» **PROBLEM STATEMENT**
Copy nothing but the lines below running from the line containing "logic mem_rd;" through the line containing "logic last_sweep;", both end lines included.

Records from a data collection

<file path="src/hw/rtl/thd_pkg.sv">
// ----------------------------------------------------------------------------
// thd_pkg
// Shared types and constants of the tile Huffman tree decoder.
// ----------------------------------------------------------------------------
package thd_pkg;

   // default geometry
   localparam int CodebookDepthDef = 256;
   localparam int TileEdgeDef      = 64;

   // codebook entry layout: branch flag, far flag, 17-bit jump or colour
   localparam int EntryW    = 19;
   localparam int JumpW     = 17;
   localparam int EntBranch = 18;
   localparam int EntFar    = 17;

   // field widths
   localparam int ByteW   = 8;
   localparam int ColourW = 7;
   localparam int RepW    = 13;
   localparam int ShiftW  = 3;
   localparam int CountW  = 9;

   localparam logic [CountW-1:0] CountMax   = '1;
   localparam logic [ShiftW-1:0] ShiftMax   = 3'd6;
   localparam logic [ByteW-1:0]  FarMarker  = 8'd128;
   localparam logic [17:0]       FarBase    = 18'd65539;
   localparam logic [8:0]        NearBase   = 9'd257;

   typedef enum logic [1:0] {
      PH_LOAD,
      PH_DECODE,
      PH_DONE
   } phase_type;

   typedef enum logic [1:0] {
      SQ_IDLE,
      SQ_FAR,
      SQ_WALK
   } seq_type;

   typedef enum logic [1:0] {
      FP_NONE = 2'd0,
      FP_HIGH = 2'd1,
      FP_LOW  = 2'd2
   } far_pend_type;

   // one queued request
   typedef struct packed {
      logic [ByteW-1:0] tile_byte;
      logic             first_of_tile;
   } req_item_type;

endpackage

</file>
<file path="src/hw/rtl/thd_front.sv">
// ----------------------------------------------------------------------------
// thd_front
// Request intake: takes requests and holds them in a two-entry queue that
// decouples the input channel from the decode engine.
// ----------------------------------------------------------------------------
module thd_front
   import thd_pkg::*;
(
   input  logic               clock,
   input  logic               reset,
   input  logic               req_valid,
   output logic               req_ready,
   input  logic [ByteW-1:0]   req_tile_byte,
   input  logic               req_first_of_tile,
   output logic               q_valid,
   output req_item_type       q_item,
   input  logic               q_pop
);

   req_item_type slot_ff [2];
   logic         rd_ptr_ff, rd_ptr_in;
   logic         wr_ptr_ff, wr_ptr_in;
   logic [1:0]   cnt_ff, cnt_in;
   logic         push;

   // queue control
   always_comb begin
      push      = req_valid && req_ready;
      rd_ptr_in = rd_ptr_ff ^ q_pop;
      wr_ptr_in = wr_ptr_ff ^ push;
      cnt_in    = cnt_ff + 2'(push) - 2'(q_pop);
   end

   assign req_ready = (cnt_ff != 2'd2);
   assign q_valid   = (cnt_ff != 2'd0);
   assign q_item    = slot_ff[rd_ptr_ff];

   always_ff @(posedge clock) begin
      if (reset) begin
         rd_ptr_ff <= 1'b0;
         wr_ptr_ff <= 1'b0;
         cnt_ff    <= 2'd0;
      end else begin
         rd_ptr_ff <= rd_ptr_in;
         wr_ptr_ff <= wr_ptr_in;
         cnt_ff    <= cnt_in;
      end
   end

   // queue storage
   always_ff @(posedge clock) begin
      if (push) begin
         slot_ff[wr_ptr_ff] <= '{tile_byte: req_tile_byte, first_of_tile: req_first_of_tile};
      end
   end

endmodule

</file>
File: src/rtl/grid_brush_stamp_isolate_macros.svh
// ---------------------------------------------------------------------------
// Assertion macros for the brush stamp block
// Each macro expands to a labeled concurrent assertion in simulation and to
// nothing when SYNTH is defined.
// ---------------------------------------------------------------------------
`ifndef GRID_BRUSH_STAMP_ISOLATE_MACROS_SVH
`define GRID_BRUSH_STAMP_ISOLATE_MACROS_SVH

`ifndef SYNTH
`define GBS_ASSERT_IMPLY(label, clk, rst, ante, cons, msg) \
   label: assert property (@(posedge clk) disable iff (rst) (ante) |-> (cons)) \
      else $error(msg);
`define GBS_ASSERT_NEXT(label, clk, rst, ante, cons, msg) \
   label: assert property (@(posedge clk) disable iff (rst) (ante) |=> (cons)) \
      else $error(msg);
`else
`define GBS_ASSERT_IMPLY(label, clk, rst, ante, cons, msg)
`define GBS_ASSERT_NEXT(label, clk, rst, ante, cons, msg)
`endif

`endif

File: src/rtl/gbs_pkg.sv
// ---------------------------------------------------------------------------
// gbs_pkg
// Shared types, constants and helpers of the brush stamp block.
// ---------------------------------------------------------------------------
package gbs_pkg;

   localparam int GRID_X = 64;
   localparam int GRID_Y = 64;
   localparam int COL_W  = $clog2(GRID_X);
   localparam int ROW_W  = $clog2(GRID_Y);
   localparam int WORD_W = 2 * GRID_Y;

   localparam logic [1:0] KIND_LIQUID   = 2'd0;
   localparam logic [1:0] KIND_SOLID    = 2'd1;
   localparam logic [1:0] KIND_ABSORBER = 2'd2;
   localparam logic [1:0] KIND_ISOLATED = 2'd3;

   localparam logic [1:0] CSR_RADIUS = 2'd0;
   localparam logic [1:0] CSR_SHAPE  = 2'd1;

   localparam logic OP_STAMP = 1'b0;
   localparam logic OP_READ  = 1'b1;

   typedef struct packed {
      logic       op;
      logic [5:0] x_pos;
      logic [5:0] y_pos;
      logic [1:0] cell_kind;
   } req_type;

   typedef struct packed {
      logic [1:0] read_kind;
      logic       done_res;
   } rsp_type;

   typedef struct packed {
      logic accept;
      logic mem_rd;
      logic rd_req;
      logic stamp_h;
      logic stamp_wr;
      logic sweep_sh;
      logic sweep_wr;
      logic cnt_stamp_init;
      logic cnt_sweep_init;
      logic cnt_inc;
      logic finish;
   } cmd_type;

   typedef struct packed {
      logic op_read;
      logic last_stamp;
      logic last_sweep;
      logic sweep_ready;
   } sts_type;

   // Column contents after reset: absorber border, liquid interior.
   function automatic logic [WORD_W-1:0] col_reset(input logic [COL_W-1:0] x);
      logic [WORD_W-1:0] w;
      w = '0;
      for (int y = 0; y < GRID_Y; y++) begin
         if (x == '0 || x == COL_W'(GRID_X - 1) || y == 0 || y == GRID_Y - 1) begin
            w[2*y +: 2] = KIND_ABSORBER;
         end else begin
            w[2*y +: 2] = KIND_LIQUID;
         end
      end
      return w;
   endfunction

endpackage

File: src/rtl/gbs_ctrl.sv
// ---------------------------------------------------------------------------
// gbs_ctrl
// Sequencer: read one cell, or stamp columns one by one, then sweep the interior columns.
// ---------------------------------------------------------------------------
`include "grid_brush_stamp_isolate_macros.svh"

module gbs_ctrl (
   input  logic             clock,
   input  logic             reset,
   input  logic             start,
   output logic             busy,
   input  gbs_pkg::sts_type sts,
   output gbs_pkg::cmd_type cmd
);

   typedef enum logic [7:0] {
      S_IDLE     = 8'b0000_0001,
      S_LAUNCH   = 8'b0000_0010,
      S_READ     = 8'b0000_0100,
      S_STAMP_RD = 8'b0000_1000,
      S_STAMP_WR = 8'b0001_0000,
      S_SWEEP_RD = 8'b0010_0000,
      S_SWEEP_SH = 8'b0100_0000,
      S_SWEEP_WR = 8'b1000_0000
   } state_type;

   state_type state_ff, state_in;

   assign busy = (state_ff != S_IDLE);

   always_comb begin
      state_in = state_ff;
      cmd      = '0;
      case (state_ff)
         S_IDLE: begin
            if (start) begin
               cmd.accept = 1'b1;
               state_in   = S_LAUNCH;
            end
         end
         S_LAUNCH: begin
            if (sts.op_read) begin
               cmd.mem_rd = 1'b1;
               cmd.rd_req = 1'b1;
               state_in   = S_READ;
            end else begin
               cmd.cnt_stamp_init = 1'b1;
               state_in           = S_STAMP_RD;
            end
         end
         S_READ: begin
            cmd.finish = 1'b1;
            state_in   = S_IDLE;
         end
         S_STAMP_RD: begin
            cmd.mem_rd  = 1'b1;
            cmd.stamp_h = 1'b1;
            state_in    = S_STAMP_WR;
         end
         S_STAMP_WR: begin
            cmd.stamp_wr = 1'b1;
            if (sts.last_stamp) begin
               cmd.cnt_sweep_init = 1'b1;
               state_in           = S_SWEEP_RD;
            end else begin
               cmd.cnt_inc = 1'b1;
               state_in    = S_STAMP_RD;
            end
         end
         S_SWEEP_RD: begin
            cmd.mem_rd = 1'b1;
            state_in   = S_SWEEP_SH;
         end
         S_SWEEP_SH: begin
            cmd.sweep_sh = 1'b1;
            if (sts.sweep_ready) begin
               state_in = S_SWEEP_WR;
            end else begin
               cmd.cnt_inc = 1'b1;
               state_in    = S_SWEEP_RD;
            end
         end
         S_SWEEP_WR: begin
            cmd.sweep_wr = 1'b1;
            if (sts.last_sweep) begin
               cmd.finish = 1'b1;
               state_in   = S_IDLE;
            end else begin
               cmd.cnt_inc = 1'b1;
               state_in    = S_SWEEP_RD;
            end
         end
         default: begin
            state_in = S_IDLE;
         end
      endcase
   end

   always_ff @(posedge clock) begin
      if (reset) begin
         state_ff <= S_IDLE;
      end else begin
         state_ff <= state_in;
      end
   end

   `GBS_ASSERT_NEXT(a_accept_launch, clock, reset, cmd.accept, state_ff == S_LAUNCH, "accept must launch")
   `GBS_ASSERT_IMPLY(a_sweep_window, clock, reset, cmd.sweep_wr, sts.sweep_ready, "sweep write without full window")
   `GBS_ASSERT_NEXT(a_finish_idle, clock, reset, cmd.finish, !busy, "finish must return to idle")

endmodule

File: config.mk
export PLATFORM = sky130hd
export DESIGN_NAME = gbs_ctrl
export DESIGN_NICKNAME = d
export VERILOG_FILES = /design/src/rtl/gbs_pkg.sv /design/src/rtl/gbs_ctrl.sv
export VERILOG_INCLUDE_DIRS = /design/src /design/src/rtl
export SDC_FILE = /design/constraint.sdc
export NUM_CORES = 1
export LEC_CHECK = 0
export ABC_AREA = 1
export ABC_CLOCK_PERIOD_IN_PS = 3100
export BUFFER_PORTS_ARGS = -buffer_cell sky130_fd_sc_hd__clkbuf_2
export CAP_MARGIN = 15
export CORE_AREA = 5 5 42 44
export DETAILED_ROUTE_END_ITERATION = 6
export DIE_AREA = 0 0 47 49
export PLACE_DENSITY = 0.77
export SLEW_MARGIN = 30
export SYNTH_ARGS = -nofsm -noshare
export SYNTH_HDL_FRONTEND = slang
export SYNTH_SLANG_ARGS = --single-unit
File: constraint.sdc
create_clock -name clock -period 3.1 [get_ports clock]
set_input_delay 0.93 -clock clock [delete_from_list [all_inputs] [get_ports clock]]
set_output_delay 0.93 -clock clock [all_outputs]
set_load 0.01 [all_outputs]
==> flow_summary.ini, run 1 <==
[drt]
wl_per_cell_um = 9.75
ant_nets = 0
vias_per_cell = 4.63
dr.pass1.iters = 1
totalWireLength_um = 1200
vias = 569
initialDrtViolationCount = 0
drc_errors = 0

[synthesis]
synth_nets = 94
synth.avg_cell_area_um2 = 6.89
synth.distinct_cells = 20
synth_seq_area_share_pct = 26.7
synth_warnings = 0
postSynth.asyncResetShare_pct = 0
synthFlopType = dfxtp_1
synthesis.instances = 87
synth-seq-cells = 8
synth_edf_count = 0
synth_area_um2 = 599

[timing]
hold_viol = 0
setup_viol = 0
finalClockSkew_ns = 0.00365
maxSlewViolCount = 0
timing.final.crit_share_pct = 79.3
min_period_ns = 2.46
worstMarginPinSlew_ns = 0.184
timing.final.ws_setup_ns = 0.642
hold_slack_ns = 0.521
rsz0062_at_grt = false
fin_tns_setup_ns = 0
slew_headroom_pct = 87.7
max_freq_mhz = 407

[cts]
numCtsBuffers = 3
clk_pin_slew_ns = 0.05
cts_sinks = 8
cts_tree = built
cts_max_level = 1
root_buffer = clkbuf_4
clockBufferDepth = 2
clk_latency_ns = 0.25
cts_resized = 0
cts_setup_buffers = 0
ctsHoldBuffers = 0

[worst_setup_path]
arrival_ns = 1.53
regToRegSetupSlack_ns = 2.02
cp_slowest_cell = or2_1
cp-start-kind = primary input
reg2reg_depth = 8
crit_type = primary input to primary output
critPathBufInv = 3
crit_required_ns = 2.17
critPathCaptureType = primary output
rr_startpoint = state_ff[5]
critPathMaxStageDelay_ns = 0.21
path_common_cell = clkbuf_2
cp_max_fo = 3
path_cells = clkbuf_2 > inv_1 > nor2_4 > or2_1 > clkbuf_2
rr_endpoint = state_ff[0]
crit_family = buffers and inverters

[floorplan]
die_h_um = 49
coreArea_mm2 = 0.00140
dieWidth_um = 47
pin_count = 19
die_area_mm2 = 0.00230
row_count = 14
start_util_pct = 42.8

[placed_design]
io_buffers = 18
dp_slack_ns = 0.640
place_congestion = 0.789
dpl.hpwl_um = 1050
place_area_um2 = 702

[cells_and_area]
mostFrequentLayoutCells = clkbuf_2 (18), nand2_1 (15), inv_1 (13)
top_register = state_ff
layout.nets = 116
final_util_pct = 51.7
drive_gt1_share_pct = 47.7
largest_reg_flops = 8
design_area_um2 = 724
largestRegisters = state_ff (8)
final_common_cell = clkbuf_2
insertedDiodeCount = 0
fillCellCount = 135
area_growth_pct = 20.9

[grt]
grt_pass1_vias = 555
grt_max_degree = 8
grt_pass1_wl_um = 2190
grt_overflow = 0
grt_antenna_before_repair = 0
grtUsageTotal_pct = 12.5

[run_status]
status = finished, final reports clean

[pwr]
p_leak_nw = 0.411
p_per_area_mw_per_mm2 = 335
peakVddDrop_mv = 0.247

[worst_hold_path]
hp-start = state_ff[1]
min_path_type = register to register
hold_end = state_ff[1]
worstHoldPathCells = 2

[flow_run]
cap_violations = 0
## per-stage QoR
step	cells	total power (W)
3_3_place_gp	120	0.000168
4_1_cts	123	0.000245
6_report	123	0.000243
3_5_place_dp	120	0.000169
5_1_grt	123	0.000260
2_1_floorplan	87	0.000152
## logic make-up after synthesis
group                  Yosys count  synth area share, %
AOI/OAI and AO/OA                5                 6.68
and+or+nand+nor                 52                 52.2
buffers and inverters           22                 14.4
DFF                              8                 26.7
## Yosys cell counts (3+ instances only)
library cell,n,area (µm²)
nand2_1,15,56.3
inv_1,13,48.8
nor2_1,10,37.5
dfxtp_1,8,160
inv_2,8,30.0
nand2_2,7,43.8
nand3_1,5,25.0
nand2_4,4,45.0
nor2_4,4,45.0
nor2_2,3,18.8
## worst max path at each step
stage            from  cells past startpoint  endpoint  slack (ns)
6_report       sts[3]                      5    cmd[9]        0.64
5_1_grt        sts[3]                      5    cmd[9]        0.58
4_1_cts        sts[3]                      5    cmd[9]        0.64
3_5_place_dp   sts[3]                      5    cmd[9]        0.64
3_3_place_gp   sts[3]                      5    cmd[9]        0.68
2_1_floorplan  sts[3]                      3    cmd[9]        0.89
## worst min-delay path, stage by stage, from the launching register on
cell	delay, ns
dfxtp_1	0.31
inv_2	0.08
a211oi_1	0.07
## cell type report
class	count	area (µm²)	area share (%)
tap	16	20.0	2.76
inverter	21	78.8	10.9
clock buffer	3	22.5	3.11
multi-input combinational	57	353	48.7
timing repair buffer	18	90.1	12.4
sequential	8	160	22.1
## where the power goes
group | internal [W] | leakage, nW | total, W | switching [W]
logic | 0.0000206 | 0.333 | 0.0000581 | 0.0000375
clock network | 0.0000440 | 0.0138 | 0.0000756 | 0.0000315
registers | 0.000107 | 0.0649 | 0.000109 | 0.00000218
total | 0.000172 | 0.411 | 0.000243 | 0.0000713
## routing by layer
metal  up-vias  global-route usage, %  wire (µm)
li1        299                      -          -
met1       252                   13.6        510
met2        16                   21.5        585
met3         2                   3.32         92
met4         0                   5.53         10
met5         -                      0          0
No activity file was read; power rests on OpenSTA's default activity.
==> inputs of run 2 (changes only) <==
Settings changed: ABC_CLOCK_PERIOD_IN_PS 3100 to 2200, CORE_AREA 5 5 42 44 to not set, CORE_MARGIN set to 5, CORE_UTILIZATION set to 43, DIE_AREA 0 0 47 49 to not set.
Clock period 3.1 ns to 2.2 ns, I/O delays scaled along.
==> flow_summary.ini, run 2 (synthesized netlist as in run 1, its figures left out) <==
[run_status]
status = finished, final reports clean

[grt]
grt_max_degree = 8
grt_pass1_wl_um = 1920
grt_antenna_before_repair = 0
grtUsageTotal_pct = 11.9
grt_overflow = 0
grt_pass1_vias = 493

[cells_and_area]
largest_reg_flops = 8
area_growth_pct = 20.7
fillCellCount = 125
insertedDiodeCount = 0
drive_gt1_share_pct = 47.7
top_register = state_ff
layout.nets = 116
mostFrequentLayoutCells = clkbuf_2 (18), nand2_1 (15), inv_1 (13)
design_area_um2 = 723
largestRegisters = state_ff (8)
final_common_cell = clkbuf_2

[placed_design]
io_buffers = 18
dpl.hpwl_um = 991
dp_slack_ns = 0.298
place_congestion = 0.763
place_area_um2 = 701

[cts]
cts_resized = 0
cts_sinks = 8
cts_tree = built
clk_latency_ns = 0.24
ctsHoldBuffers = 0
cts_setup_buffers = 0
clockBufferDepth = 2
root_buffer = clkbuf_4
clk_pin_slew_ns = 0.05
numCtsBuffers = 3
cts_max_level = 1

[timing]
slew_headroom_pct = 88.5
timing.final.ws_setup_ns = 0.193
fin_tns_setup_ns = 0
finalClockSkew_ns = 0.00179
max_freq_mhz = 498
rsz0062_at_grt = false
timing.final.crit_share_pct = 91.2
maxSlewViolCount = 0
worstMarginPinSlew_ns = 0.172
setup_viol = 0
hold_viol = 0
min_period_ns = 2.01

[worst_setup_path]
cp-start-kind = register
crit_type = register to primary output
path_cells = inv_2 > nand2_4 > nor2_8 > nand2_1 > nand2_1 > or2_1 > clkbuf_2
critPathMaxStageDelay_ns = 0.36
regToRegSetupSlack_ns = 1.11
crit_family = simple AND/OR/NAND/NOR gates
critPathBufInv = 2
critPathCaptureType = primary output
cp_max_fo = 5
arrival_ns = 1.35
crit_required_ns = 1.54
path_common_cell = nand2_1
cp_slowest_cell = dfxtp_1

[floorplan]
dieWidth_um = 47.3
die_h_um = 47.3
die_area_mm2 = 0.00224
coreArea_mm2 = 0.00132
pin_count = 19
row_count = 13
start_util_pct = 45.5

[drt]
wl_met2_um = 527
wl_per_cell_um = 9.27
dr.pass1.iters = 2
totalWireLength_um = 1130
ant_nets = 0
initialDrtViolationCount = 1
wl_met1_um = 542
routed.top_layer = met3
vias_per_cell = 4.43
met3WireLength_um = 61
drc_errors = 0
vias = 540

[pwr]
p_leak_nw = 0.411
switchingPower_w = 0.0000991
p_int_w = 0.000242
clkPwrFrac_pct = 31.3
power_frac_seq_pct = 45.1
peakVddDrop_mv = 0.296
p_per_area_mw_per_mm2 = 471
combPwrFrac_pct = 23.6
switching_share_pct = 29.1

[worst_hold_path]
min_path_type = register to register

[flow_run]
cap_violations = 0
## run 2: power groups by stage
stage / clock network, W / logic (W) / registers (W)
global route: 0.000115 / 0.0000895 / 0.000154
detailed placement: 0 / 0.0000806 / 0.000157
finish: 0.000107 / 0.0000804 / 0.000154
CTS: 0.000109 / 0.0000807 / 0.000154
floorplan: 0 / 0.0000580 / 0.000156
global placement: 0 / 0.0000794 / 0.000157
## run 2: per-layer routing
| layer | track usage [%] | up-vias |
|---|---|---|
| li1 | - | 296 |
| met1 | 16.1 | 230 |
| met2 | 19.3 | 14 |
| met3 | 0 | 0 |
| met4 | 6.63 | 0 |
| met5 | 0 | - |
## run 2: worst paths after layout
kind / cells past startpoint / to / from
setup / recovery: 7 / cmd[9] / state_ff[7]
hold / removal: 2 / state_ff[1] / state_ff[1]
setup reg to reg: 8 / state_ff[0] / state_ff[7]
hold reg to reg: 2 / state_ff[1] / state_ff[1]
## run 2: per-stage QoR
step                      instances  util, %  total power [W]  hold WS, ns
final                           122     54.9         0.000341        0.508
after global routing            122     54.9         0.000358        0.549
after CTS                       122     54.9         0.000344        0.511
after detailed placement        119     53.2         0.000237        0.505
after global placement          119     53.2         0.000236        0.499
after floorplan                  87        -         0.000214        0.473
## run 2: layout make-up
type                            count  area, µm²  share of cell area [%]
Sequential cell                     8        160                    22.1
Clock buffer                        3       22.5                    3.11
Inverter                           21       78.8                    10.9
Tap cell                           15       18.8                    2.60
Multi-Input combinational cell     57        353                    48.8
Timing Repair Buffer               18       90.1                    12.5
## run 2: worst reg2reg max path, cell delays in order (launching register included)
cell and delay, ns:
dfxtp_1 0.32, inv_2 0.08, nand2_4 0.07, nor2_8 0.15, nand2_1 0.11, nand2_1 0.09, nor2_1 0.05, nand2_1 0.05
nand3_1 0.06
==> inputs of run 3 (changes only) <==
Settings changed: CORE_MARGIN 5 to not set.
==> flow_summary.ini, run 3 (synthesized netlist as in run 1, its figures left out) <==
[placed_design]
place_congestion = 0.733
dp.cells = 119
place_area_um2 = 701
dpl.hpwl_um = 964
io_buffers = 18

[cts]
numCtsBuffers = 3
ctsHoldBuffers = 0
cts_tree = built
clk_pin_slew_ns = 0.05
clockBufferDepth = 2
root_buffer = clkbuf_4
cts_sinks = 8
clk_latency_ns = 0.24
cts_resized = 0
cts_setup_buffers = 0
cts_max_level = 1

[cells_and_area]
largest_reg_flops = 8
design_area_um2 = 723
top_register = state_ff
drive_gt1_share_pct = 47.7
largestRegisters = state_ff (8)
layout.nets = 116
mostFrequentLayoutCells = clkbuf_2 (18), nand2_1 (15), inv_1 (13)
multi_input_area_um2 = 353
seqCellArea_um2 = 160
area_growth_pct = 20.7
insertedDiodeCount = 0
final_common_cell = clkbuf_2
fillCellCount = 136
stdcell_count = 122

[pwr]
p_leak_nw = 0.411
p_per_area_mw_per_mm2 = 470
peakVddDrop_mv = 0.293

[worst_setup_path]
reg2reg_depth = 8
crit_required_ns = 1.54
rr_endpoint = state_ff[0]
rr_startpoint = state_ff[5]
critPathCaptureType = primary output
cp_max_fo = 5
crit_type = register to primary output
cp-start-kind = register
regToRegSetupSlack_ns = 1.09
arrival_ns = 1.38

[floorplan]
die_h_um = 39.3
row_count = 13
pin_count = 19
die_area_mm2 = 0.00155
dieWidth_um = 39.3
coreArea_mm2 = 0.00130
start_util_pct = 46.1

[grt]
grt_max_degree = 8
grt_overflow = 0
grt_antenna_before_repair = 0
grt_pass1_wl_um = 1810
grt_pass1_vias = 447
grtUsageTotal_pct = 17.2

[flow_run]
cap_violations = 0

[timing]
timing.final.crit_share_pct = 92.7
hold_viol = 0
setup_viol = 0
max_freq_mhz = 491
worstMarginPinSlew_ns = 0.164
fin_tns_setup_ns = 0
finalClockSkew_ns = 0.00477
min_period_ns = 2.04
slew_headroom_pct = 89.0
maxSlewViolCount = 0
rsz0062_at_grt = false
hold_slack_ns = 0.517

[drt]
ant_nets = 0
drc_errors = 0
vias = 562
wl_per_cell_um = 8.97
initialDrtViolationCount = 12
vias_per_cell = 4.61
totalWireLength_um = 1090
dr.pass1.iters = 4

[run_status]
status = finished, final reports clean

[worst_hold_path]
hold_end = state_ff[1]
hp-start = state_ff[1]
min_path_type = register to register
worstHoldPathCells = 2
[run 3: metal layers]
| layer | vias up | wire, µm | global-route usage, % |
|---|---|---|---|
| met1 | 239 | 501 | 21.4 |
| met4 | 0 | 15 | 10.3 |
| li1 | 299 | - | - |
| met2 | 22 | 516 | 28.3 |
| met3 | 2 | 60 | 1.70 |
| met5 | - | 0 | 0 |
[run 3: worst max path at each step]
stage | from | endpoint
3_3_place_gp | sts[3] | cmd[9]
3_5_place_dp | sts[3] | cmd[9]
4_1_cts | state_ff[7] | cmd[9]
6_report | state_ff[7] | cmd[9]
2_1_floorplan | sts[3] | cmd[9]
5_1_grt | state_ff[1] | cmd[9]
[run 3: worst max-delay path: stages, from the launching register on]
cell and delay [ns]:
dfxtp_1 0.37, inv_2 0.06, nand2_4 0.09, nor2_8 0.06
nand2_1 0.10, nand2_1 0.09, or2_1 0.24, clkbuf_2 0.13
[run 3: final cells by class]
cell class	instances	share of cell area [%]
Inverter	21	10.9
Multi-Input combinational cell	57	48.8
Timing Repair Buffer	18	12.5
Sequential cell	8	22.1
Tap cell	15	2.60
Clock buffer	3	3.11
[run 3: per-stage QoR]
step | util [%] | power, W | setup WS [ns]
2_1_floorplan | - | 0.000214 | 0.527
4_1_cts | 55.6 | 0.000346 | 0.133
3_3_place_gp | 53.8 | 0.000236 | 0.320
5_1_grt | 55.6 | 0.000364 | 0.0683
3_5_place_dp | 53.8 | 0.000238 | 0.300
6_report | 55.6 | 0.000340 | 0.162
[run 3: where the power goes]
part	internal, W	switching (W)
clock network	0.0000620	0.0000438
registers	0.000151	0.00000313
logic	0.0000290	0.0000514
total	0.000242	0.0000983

» **TASK RESULT**
      logic mem_rd;
      logic rd_req;
      logic stamp_h;
      logic stamp_wr;
      logic sweep_sh;
      logic sweep_wr;
      logic cnt_stamp_init;
      logic cnt_sweep_init;
      logic cnt_inc;
      logic finish;
   } cmd_type;

   typedef struct packed {
      logic op_read;
      logic last_stamp;
      logic last_sweep;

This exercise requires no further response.